= Randall J. Strossen =

American exercise writer

Dr. Randall J. Strossen is an American strength and physical culture advocate, kinesiologist, equipment manufacturer, historian, journalist, author, teacher and an expert in grip strength training.

He is the founder and president of IronMind Enterprises, Inc. and the editor-in-chief and publisher of MILO journal. He wrote a monthly column called "IronMind" in IRONMAN magazine for over 12 years, starting in 1988 and has authored several books on strength training. As a photo-journalist, Strossen has covered top strength events, including four Olympic Games, and numerous World's Strongest Man competitions and Highland games worldwide for the past 35 years. As an equipment manufacturer, Strossen pioneered and developed Captains of Crush Grippers, Rolling Thunder and several other training devices including the little big horn, hub, block, Apollon's axle, Vulcan power racks and lifting straps.
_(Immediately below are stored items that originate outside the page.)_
## config.mk

```make
export PLATFORM = sky130hd
export DESIGN_NAME = legacy_route_dec
export DESIGN_NICKNAME = d
export VERILOG_FILES = /design/src/rtl/lrd_pkg.sv /design/src/rtl/lrd_smram_ctl.sv /design/src/rtl/lrd_mem_map.sv /design/src/rtl/lrd_io_map.sv /design/src/rtl/legacy_route_dec.sv
export SDC_FILE = /design/constraint.sdc
export NUM_CORES = 1
export LEC_CHECK = 0
export BUFFER_PORTS_ARGS = -buffer_cell sky130_fd_sc_hd__buf_2
export CAP_MARGIN = 0
export CORE_MARGIN = 1
export CORE_UTILIZATION = 50
export CTS_BUF_LIST = sky130_fd_sc_hd__clkbuf_8
export CTS_CLUSTER_SIZE = 40
export DETAILED_ROUTE_END_ITERATION = 10
export GPL_TIMING_DRIVEN = 0
export PLACE_DENSITY = 0.89
export SYNTH_ARGS = -nofsm -noshare
export SYNTH_HDL_FRONTEND = slang
export SYNTH_SLANG_ARGS = --single-unit
```

## constraint.sdc

```tcl
create_clock -name clk_i -period 2.6 [get_ports clk_i]
set_clock_uncertainty 0.15 [all_clocks]
set_input_delay 0.13 -clock clk_i [delete_from_list [all_inputs] [get_ports clk_i]]
set_output_delay 0.13 -clock clk_i [all_outputs]
set_load 0.01 [all_outputs]
```

## src/rtl/lrd_pkg.sv

```systemverilog
package lrd_pkg;

    typedef enum logic [1:0] {
        KIND_MRD  = 2'd0,
        KIND_MWR  = 2'd1,
        KIND_IO   = 2'd2,
        KIND_RSVD = 2'd3
    } kind_e;

    localparam int TGT_W     = 5;
    localparam int TGT_DRAM  = 0;
    localparam int TGT_GFX   = 1;
    localparam int TGT_PCI   = 2;
    localparam int TGT_LOCAL = 3;
    localparam int TGT_REJ   = 4;

    typedef logic [TGT_W-1:0] tgt_t;

    localparam tgt_t T_DRAM  = tgt_t'(1) << TGT_DRAM;
    localparam tgt_t T_GFX   = tgt_t'(1) << TGT_GFX;
    localparam tgt_t T_PCI   = tgt_t'(1) << TGT_PCI;
    localparam tgt_t T_LOCAL = tgt_t'(1) << TGT_LOCAL;
    localparam tgt_t T_REJ   = tgt_t'(1) << TGT_REJ;

    typedef struct packed {
        logic hi_win;
        logic locked;
        logic open;
        logic enable;
    } smram_t;

    // Fixed legacy map
    localparam logic [31:0] VID_LO = 32'h000A_0000;
    localparam logic [31:0] VID_HI = 32'h000B_FFFF;
    localparam logic [31:0] HIW_LO = 32'h000C_0000;
    localparam logic [31:0] HIW_HI = 32'h000C_FFFF;

    // Configuration address dword; the data dword follows at +4
    localparam logic [15:0] CFG_PORT = 16'h0CF8;

endpackage

```

## src/rtl/lrd_smram_ctl.sv

```systemverilog
module lrd_smram_ctl
    import lrd_pkg::*;
(
    input  logic       clk_i,
    input  logic       rst_ni,
    input  logic       wr_i,
    input  logic [3:0] wdata_i,
    output logic       enable_o,
    output logic       open_o,
    output logic       hi_win_o
);

    smram_t cfg_d, cfg_q;

    always_comb begin
        cfg_d = cfg_q;
        if (wr_i && !cfg_q.locked) begin
            cfg_d.enable = wdata_i[0];
            cfg_d.open   = wdata_i[1] && !wdata_i[2];
            cfg_d.locked = wdata_i[2];
            cfg_d.hi_win = wdata_i[3];
        end
    end

    always_ff @(posedge clk_i or negedge rst_ni) begin
        if (!rst_ni) cfg_q <= '0;
        else         cfg_q <= cfg_d;
    end

    assign enable_o = cfg_q.enable;
    assign open_o   = cfg_q.open;
    assign hi_win_o = cfg_q.hi_win;


    lock_sticky_chk: assert property (@(posedge clk_i) disable iff (!rst_ni)
        cfg_q.locked |=> (cfg_q.locked && $stable(cfg_q)));


    lock_closed_chk: assert property (@(posedge clk_i) disable iff (!rst_ni)
        cfg_q.locked |-> !cfg_q.open);

endmodule

```

## src/rtl/lrd_mem_map.sv

```systemverilog
module lrd_mem_map
    import lrd_pkg::*;
#(
    parameter int ADDR_W    = 32,
    parameter int SEG_N     = 16,
    parameter int SEG_SHIFT = 14
) (
    input  logic [ADDR_W-1:0] addr_i,
    input  logic              is_write_i,
    input  logic              is_cpu_i,
    input  logic              in_smm_i,
    input  logic              vga_on_gfx_i,
    input  logic              smm_en_i,
    input  logic              smm_open_i,
    input  logic              smm_hi_i,
    input  logic [SEG_N-1:0]  shd_rd_i,
    input  logic [SEG_N-1:0]  shd_wr_i,
    output tgt_t              tgt_o
);

    localparam int SEG_IDX_W = (SEG_N > 1) ? $clog2(SEG_N) : 1;
    localparam logic [ADDR_W-1:0] A_VID_LO = ADDR_W'(VID_LO);
    localparam logic [ADDR_W-1:0] A_VID_HI = ADDR_W'(VID_HI);
    localparam logic [ADDR_W-1:0] A_HIW_LO = ADDR_W'(HIW_LO);
    localparam logic [ADDR_W-1:0] A_HIW_HI = ADDR_W'(HIW_HI);
    localparam logic [ADDR_W-1:0] SHD_SPAN = ADDR_W'(SEG_N) << SEG_SHIFT;

    logic                 in_vid, in_hiw, in_shd, smm_space, smm_grant, shd_hit;
    logic [SEG_IDX_W-1:0] seg;
    tgt_t                 video_tgt, shd_tgt;

    always_comb begin
        in_vid    = (addr_i >= A_VID_LO) && (addr_i <= A_VID_HI);
        in_hiw    = (addr_i >= A_HIW_LO) && (addr_i <= A_HIW_HI);
        in_shd    = (addr_i >= A_HIW_LO) && ((addr_i - A_HIW_LO) < SHD_SPAN);
        seg       = SEG_IDX_W'((addr_i - A_HIW_LO) >> SEG_SHIFT);
        shd_hit   = is_write_i ? shd_wr_i[seg] : shd_rd_i[seg];
        shd_tgt   = shd_hit ? T_DRAM : T_PCI;
        video_tgt = vga_on_gfx_i ? T_GFX : T_PCI;
        smm_space = smm_en_i && (in_vid || (in_hiw && smm_hi_i));
        smm_grant = is_cpu_i && (in_smm_i || smm_open_i);

        if (smm_space) begin
            if (!is_cpu_i)      tgt_o = T_REJ;
            else if (smm_grant) tgt_o = T_DRAM;
            else if (in_vid)    tgt_o = video_tgt;
            else                tgt_o = shd_tgt;
        end else if (in_vid) begin
            tgt_o = video_tgt;
        end else if (in_shd) begin
            tgt_o = shd_tgt;
        end else begin
            tgt_o = T_DRAM;
        end
    end

endmodule

```

## src/rtl/lrd_io_map.sv

```systemverilog
module lrd_io_map
    import lrd_pkg::*;
#(
    parameter int IO_W = 16
) (
    input  logic [IO_W-1:0] port_i,
    input  logic            is_cpu_i,
    input  logic [IO_W-1:0] base_i,
    input  logic [IO_W-1:0] limit_i,
    output tgt_t            tgt_o
);

    localparam logic [IO_W-1:0] CFG_DW = IO_W'(CFG_PORT) >> 3;

    logic cfg_hit, win_hit;

    always_comb begin
        cfg_hit = (port_i >> 3) == CFG_DW;
        win_hit = (port_i >= base_i) && (port_i <= limit_i);
        if (!is_cpu_i)    tgt_o = T_REJ;
        else if (cfg_hit) tgt_o = T_LOCAL;
        else if (win_hit) tgt_o = T_GFX;
        else              tgt_o = T_PCI;
    end

endmodule

```

## src/rtl/legacy_route_dec.sv

```systemverilog
module legacy_route_dec
    import lrd_pkg::*;
#(
    parameter int ADDR_W    = 32,
    parameter int IO_W      = 16,
    parameter int SEG_N     = 16,
    parameter int SEG_SHIFT = 14
) (
    input  logic              clk_i,
    input  logic              rst_ni,
    input  logic              req_valid_i,
    input  logic [ADDR_W-1:0] req_addr_i,
    input  logic [1:0]        req_kind_i,
    input  logic              req_cpu_i,
    input  logic              req_smm_i,
    input  logic              vga_on_gfx_i,
    input  logic [SEG_N-1:0]  shd_rd_en_i,
    input  logic [SEG_N-1:0]  shd_wr_en_i,
    input  logic [IO_W-1:0]   io_gfx_base_i,
    input  logic [IO_W-1:0]   io_gfx_limit_i,
    input  logic              smram_wr_i,
    input  logic [3:0]        smram_wdata_i,
    output logic              rsp_valid_o,
    output logic [TGT_W-1:0]  rsp_target_o,
    output logic [ADDR_W-1:0] rsp_addr_o
);

    localparam int UP_W = ADDR_W - IO_W;

    typedef struct packed {
        logic              valid;
        tgt_t              tgt;
        logic [ADDR_W-1:0] addr;
    } rsp_t;

    rsp_t  rsp_d, rsp_q;
    logic  smm_en, smm_open, smm_hi;
    tgt_t  mem_tgt, io_tgt;
    kind_e kind;

    lrd_smram_ctl u_smram (
        .clk_i    (clk_i),
        .rst_ni   (rst_ni),
        .wr_i     (smram_wr_i),
        .wdata_i  (smram_wdata_i),
        .enable_o (smm_en),
        .open_o   (smm_open),
        .hi_win_o (smm_hi)
    );

    lrd_mem_map #(
        .ADDR_W    (ADDR_W),
        .SEG_N     (SEG_N),
        .SEG_SHIFT (SEG_SHIFT)
    ) u_mem (
        .addr_i       (req_addr_i),
        .is_write_i   (req_kind_i == KIND_MWR),
        .is_cpu_i     (req_cpu_i),
        .in_smm_i     (req_smm_i),
        .vga_on_gfx_i (vga_on_gfx_i),
        .smm_en_i     (smm_en),
        .smm_open_i   (smm_open),
        .smm_hi_i     (smm_hi),
        .shd_rd_i     (shd_rd_en_i),
        .shd_wr_i     (shd_wr_en_i),
        .tgt_o        (mem_tgt)
    );

    lrd_io_map #(
        .IO_W (IO_W)
    ) u_io (
        .port_i   (req_addr_i[IO_W-1:0]),
        .is_cpu_i (req_cpu_i),
        .base_i   (io_gfx_base_i),
        .limit_i  (io_gfx_limit_i),
        .tgt_o    (io_tgt)
    );

    always_comb begin
        kind        = kind_e'(req_kind_i);
        rsp_d       = '0;
        rsp_d.valid = req_valid_i;
        if (req_valid_i) begin
            unique case (kind)
                KIND_MRD, KIND_MWR: begin
                    rsp_d.tgt  = mem_tgt;
                    rsp_d.addr = req_addr_i;
                end
                KIND_IO: begin
                    rsp_d.tgt  = io_tgt;
                    rsp_d.addr = {{UP_W{1'b0}}, req_addr_i[IO_W-1:0]};
                end
                default: begin
                    rsp_d.tgt  = T_REJ;
                    rsp_d.addr = req_addr_i;
                end
            endcase
        end
    end

    always_ff @(posedge clk_i or negedge rst_ni) begin
        if (!rst_ni) rsp_q <= '0;
        else         rsp_q <= rsp_d;
    end

    assign rsp_valid_o  = rsp_q.valid;
    assign rsp_target_o = rsp_q.tgt;
    assign rsp_addr_o   = rsp_q.addr;


    rsp_follows_chk: assert property (@(posedge clk_i) disable iff (!rst_ni)
        req_valid_i |=> rsp_valid_o);


    tgt_onehot_chk: assert property (@(posedge clk_i) disable iff (!rst_ni)
        rsp_valid_o |-> ($countones(rsp_target_o) == 1));


    master_smm_rej_chk: assert property (@(posedge clk_i) disable iff (!rst_ni)
        (req_valid_i && !req_cpu_i && smm_en && (req_kind_i != 2'd2) && (req_kind_i != 2'd3)
         && (req_addr_i >= ADDR_W'(VID_LO)) && (req_addr_i <= ADDR_W'(VID_HI)))
        |=> (rsp_target_o == T_REJ));


    vid_no_dram_chk: assert property (@(posedge clk_i) disable iff (!rst_ni)
        (req_valid_i && !smm_en && (req_kind_i != 2'd2) && (req_kind_i != 2'd3)
         && (req_addr_i >= ADDR_W'(VID_LO)) && (req_addr_i <= ADDR_W'(VID_HI)))
        |=> !rsp_target_o[TGT_DRAM]);


    io_no_dram_chk: assert property (@(posedge clk_i) disable iff (!rst_ni)
        (req_valid_i && (req_kind_i == 2'd2)) |=> !rsp_target_o[TGT_DRAM]);


    io_wrap_chk: assert property (@(posedge clk_i) disable iff (!rst_ni)
        (req_valid_i && (req_kind_i == 2'd2)) |=> (rsp_addr_o[ADDR_W-1:IO_W] == '0));

endmodule

```

==> metrics.txt <==
maximum VDD drop 0.2384 mV; Synth top area share 39.47%; FMAX 414.8 MHz; Yosys cell types 47; global-route wire length before repair 12.30 mm; Slew @ Worst Pin about 0.9 ns; drt via density 5.143; Port-buffer cells 144; slowest cell on the critical path dlygate4sd3_1; grt ovf 0; power share of the combinational group 27.2%; cell taking the most area after synthesis dfrtp_1; CTS sink cnt 42; period utilization 92.72%; Skew-Pair Late Insertion Delay 0.29 ns; TritonCTS clock tree done; worst min-delay path class input port to flip-flop; starting DRC count in detailed routing 92; normalized max-slew margin roughly two fifths; Final Instance Area 3924 µm²; synth top area cells dfrtp_1, ha_1, and2_1, inv_1, mux4_2; Max clock buf depth 2; total chip power roughly 1.6 mW; Die Ht approximately 75 µm; EDFF count, synth 0; crit-path max cell delay between 0.5 and 0.6 ns; sequential power share between 40% and 50%; Routed WL 7.873 mm; PostCTS Resize Cnt 0; Slew Viols, Final 0; run status finished clean; share of layout cells above drive strength 1 38.17%; Netlist Area Pre-Place 2663 µm²; endpoint type of the worst setup path flip-flop; # setup viols final 0; I/O pin count 147; most common cell after layout, fill and taps aside buf_2; Internal Power approximately 1.1 mW; Final TNS setup 0 ns; crit path DAT 2.41 ns; Syn Area/Cell 10.24 µm²; HPWL Detailed 5.706 mm; GR Util All Layers 29.66%; switching part of the total 29.43%; Sw Pwr 0.4616 mW; die footprint 5621 µm²; CP Max Fanout 3; yosys warns 0; crit path cell chain dlygate4sd3_1 -> buf_2 -> ha_1 -> a2111oi_0 -> o21ai_1 -> a2111oi_2 -> o31ai_1 -> o311ai_0 -> o32ai_1; htree depth 2; Pre-antenna DRT Iters 4; Post-Syn Instances 260; dpl cell area 3471 µm²; core area 5107 µm²; Hold Worst Slack 0.005733 ns; fin crit period ~2.4 ns; vias between 2k and 3k; clk slew on worst S/H paths around 0.090 ns; initial antenna violation count 0; leakage dissipation 2.126 nW; top_reg_cell synth dfrtp_1; clock buffer count from CTS 5; Routed wire per std cell between 15 and 20 µm; initial core utilization between 50% and 60%; drc violations 0; post-synth net total ~400; ANT cells 0; RSZ-0062 raised after global routing no; final hold vios 0; Seq/Total Area, Yosys 39.47%; num rows 26; Crit Path Class input port to flip-flop; gpl congestion 0.7999; Die Span X roughly 75 µm; Setup crit start kind input port; largest net degree at the start of global routing 43; post-synthesis register bit count 42; CTS root buffer clkbuf_8; Post-synth ARST share 100.0%; worst endpoint required time 2.60 ns; Detail Route Antenna Nets 0; clock network power share between 20% and 30%; PwrDens 399.7 nW/µm²; layout net count 588; synthesis-to-finish area growth 47.37%; max-cap violations 0; final core utilization 76.83%; most frequent cells in the layout buf_2, dfrtp_1, inv_1; vias in the first global route 2,813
Strossen earned a PhD in psychology from Stanford University.

==Bibliography==

- Super Squats: How to Gain 30 Pounds of Muscle in 6 Weeks (1989). ISBN 0-926888-00-5.
- IronMind: Stronger Minds, Stronger Bodies (1994). ISBN 0-926888-02-1. A compilation of the first 60 "IronMind" columns from IRONMAN.
- Paul Anderson, The Mightiest Minister (1999). ISBN 0-926888-08-0.
- Captains of Crush Grippers: What They Are and How To Close Them, Second Edition. (2009). ISBN 978-0-926888-84-5.
- Winning Ways: How To Succeed In The Gym And Out (2004). ISBN 0-926888-13-7. A compilation of the final 85 "IronMind" columns from IRONMAN.